TASK OBJECTIVE: Each line below from the one containing "### flow/constraint.sdc" through the one containing "logic [3:0] rsvd_b;" should be output exactly as it stands, and no other line should appear.

WORKING DATA:

Background: an optimization exercise with open tools, aiming at small area and a short achievable clock period. Do not read the settings as production practice.
RTL that was checked went through simulation tests only; none was proved equivalent to the original.
No activity file was given, so power comes from the tool's default toggle rates.

v51:
Design traffic_generator, start of the top module:
module traffic_generator (
	input logic clk,
	input logic reset,
	input logic rx_done_tick,
	input tg_proto_pkg::byte_t rx_data_out,
	output logic tx_start_transmission,
	output tg_proto_pkg::byte_t tx_data_in,
	input logic tx_busy,
	output logic cmd_en,
	output tg_mcb_pkg::mcb_instr_t cmd_instr,
	output tg_mcb_pkg::mcb_bl_t cmd_bl,
	output tg_mcb_pkg::mcb_addr_t cmd_byte_addr,
	input logic cmd_full,
	output logic wr_en,
	output tg_mcb_pkg::mcb_word_t wr_data,
	input logic wr_full,
	output logic rd_en,
	input tg_mcb_pkg::mcb_word_t rd_data,
	input logic rd_empty
);
Size: roughly 130 I/O pins.
clock: 7.0 ns
lec_check: 0
cap_margin: 20
core_margin: 2
core_utilization: 50
cts_buf_list: sky130_fd_sc_hd__clkbuf_16
cts_cluster_diameter: 80
cts_cluster_size: 25
setup_slack_margin: 3.8
slew_margin: 20
synth_hierarchical: 1
standard.sh (not shown) runs the stock make flow with config.mk's settings and CLKGATE_MAP_FILE= SYNTH_SCRIPT=/design/flow/synth_recipe.tcl, a recipe that flattens the netlist after the stock synthesis.
==> flow/flow/run.sh <==
#!/bin/bash
set -o pipefail
CTS="-sink_clustering_enable -repair_clock_nets -sink_clustering_size 25 -sink_clustering_max_diameter 80 -buf_list sky130_fd_sc_hd__clkbuf_16 -dont_use_dummy_load"
bash standard.sh "BUFFER_PORTS_ARGS=-buffer_cell sky130_fd_sc_hd__buf_1" "CTS_ARGS=$CTS" finish > standard_flow.log 2>&1
Setup changes, v51 to v46
- a change of SETUP_SLACK_MARGIN from 3.8 to 4.05
Taking v51 as the reference point, the global-route usage of v46 rises by 0.15 points.
Between v46 and v51, the difference in worst hold slack after final layout is negligible.
v46 reached the final stage; the timing, DRC and antenna checks on its layout passed.
Going from v51 to v46, total number of cells along the worst setup path saw little to no change, number of global-route vias before repair saw little to no change, minimum clock period after layout saw a decrease, cell area after layout saw an increase.
v46 vs. v51: final wirelength went up by about 0.64%; via total after detailed routing up about 0.5%; setup slack of the critical path after layout increased 0.058 ns.
Count of instances resized after the clock tree is built, v46 and v51: larger value in v46
Against v51, non-clock buffer count in v46 rose by more than 10%.
What follows belongs to an exercise in optimizing a design on an open flow for small area and a short achievable clock period; a production flow would make more cautious choices.
Where RTL was checked, it was by simulation tests only, not by an equivalence proof against the original.
Only the layout flow was run in runs 3 to 6; the RTL was not checked for function there.
Power figures rest on the tool's default switching activity, not on a simulated workload.

### flow/run.sh
#!/bin/bash
# synth_recipe.tcl (not shown) runs the flow's synth.tcl, then flattens the netlist and writes it again
# the make line also repeats each setting of config.mk as NAME=value (left out here)
make -C /OpenROAD-flow-scripts/flow DESIGN_CONFIG=/design/flow/config.mk WORK_HOME=/design/flow/orfs CLKGATE_MAP_FILE= SYNTH_SCRIPT=/design/flow/synth_recipe.tcl finish
### flow/config.mk
export PLATFORM = sky130hd
export DESIGN_NAME = pixel_engine
export DESIGN_NICKNAME = pixel_engine
export VERILOG_FILES = /design/flow/design.v
export SDC_FILE = /design/flow/constraint.sdc
export NUM_CORES = 4
export LEC_CHECK = 0
export CAP_MARGIN = 20
export CORE_MARGIN = 2
export CORE_UTILIZATION = 40
export SETUP_SLACK_MARGIN = 4.0
export SLEW_MARGIN = 20
export TNS_END_PERCENT = 100
### flow/constraint.sdc
create_clock -name core_clock -period 10.0 [get_ports {pixel_clk}]
set_input_delay 2.0000 -clock core_clock [delete_from_list [all_inputs] [get_ports {pixel_clk}]]
set_output_delay 2.0000 -clock core_clock [all_outputs]
set_load 0.01 [all_outputs]
### flow/design.v
package pixel_engine_pkg;
    typedef logic [10-1:0] coord_t;
    typedef logic [2:0] pal_idx_t;
    typedef struct packed {
        logic [3:0] red;
        logic [3:0] green;
        logic [3:0] blue;
    } rgb444_t;
    typedef struct packed {
        logic [3:0] rsvd_b;
        rgb444_t    colour_b;
        logic [3:0] rsvd_a;
        rgb444_t    colour_a;
    } palette_entry_t;
    typedef enum logic {
        KIND_WALL   = 1'b0,
        KIND_BULLET = 1'b1
    } object_kind_t;
    typedef struct packed {
        logic [6:0]   reserved;   
        pal_idx_t     pal_idx;    
        coord_t       y;
        coord_t       x;
        object_kind_t kind;
        logic         valid;
    } object_entry_t;
    typedef struct packed {
        logic       invert;
        logic [6:0] reserved;
        pal_idx_t   fg_idx;
        logic       fg_sel;
        pal_idx_t   bg_idx;
        logic       bg_sel;
    } text_cell_t;
    typedef struct packed {
        logic [7:0] red;
        logic [7:0] green;
        logic [7:0] blue;
    } rgb_t;
    function automatic rgb_t widen(rgb444_t c);
        widen = {c.red, c.red, c.green, c.green, c.blue, c.blue};
    endfunction
endpackage
Context: an optimization exercise on an open-source flow, tuned for small area, a short achievable clock period and few clock cycles per item. The choices shown serve that exercise and are no tape-out recipe. Function was checked by simulation only, so behaviour that the tests miss may differ from the original.

// board_eval
module board_eval
#(
   parameter int EVAL_WIDTH = 16                       
)
(
   input  logic                         clk,
   input  logic                         reset,
   input  logic [255:0]                 board_in,
   input  logic                         board_valid,
   input  logic                         attack_done,
   input  logic                         clear_eval,
   output logic signed [EVAL_WIDTH-1:0] eval,
   output logic                         eval_valid
);
   logic                              load;
   logic [score_pkg::CNT_BITS-1:0]    cnt;
   logic [score_pkg::OFF_BITS-1:0]    officers;
   eval_control u_eval_control
   (
      .clk         (clk),
      .reset       (reset),
      .board_valid (board_valid),
      .attack_done (attack_done),
      .clear_eval  (clear_eval),
      .load        (load),
      .eval_valid  (eval_valid)
   );
   material_eval u_material_eval
   (
      .clk   (clk),
      .board (board_in),
      .cnt   (cnt)
   );
   phase_count u_phase_count
   (
      .clk      (clk),
      .board    (board_in),
      .officers (officers)
   );
   taper_blend #(
  ...
Size in the first run: ~280 I/O pins.
export LEC_CHECK = 0
export ABC_AREA = 1
export CAP_MARGIN = 20
export CORE_MARGIN = 2
export CORE_UTILIZATION = 40
export SETUP_SLACK_MARGIN = 1.0
export SLEW_MARGIN = 20
create_clock -name core_clock -period 7.0 [get_ports {clk}]
standard.sh (not shown) runs the stock make flow with config.mk's settings and CLKGATE_MAP_FILE= SYNTH_SCRIPT=/design/flow/synth_recipe.tcl, a recipe that flattens the netlist after the stock synthesis.
==> flow/flow/run.sh <==
#!/bin/bash
# The standard layout with two changes:
#  - after the standard synthesis, fapol.py removes inverters around the full adders
#    by using some adders with all pins inverted (a full adder is self-dual); the
#    registers are not touched;
#  - the input and output ports are buffered with buf_1 cells.
set -euo pipefail
R=orfs/results/sky130hd/board_eval/base
bash standard.sh synth > synth_flow.log 2>&1
cp $R/1_2_yosys.v synth_standard.v
python3 flow/fapol.py synth_standard.v $R/1_2_yosys.v > fapol.log 2>&1
touch $R/1_2_yosys.v
bash standard.sh finish BUFFER_PORTS_ARGS="-buffer_cell sky130_fd_sc_hd__buf_1" > finish_flow.log 2>&1
Other scripts of this flow, unchanged in this note and not shown: flow/flow/fapol.py
The first run passed the timing, DRC and antenna checks.
Testbench counts at the start, summed over its fixed seeds: cycles 2,048, boards 512.
Then changed:
- ABC_AREA: 1 -> unset
What happened: Synthesized cell count falls by about 20%. Wire length falls by about 9%.
Then changed:
--- a/flow/flow/run.sh
+++ b/flow/flow/run.sh
@@ -6 +6 @@
-#  - the input and output ports are buffered with buf_1 cells.
+#  - the input and output ports are buffered with buf_2 cells.
@@ -13 +13 @@
-bash standard.sh finish BUFFER_PORTS_ARGS="-buffer_cell sky130_fd_sc_hd__buf_1" > finish_flow.log 2>&1
+bash standard.sh finish BUFFER_PORTS_ARGS="-buffer_cell sky130_fd_sc_hd__buf_2" > finish_flow.log 2>&1
After rerunning:
- The changed run produced a clean layout
- final cell count is about the same
- wire length decreases by about 1.1%
- worst setup slack degrades by 60 ps
- cell area climbs by about 0.9%
- global-route usage shrinks by 0.26 points
- sequential share of layout area stays flat
Then changed:
--- a/flow/flow/run.sh
+++ b/flow/flow/run.sh
@@ -6 +6 @@
-#  - the input and output ports are buffered with buf_2 cells.
+#  - the input and output ports are buffered with buf_1 cells.
@@ -13 +13 @@
-bash standard.sh finish BUFFER_PORTS_ARGS="-buffer_cell sky130_fd_sc_hd__buf_2" > finish_flow.log 2>&1
+bash standard.sh finish BUFFER_PORTS_ARGS="-buffer_cell sky130_fd_sc_hd__buf_1" > finish_flow.log 2>&1
- SETUP_SLACK_MARGIN: 1.0 -> 0.8
The changed run finished with timing, DRC and antenna clean.
Utilization shrinks by 0.93 points.
Area after synthesis is unchanged.
Critical path depth grows by 1.
Hold slack degrades by 7.4 ps.
Via count shrinks by 0.78%.
Cell area shrinks by 2.1%.

* * *

Setup of run 5:
Another version of the RTL of board_eval (not shown whole).
For scale: roughly 280 I/O pins, ~30,000 um2 of cells after synthesis.
==> flow/config.mk <==
export PLATFORM = sky130hd
export DESIGN_NAME = board_eval
export DESIGN_NICKNAME = board_eval
export VERILOG_FILES = /design/flow/design.v
export SDC_FILE = /design/flow/constraint.sdc
export NUM_CORES = 4
export LEC_CHECK = 0
export CAP_MARGIN = 20
export CORE_MARGIN = 2
export CORE_UTILIZATION = 30
export SETUP_SLACK_MARGIN = 1.0
export SLEW_MARGIN = 20
==> flow/constraint.sdc <==
create_clock -name core_clock -period 7.0 [get_ports {clk}]
set_input_delay 1.4000 -clock core_clock [delete_from_list [all_inputs] [get_ports {clk}]]
set_output_delay 1.4000 -clock core_clock [all_outputs]
set_load 0.01 [all_outputs]
==> flow/flow/run.sh <==
#!/bin/bash
# The standard layout with two changes:
#  - after the standard synthesis, fapol.py removes inverters around the full adders
#    by using some adders with all pins inverted (a full adder is self-dual); the
#    registers are not touched;
#  - the input and output ports are buffered with buf_1 cells.
set -euo pipefail
R=orfs/results/sky130hd/board_eval/base
bash standard.sh synth > synth_flow.log 2>&1
cp $R/1_2_yosys.v synth_standard.v
python3 flow/fapol.py synth_standard.v $R/1_2_yosys.v > fapol.log 2>&1
touch $R/1_2_yosys.v
bash standard.sh finish BUFFER_PORTS_ARGS="-buffer_cell sky130_fd_sc_hd__buf_1" > finish_flow.log 2>&1
Other scripts of this flow, unchanged in this note and not shown: flow/flow/fapol.py
Testbench counts of run 5, summed over its fixed seeds: cycles 2,048, boards 512.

TASK RESPONSE:
### flow/constraint.sdc
create_clock -name core_clock -period 10.0 [get_ports {pixel_clk}]
set_input_delay 2.0000 -clock core_clock [delete_from_list [all_inputs] [get_ports {pixel_clk}]]
set_output_delay 2.0000 -clock core_clock [all_outputs]
set_load 0.01 [all_outputs]
### flow/design.v
package pixel_engine_pkg;
    typedef logic [10-1:0] coord_t;
    typedef logic [2:0] pal_idx_t;
    typedef struct packed {
        logic [3:0] red;
        logic [3:0] green;
        logic [3:0] blue;
    } rgb444_t;
    typedef struct packed {
        logic [3:0] rsvd_b;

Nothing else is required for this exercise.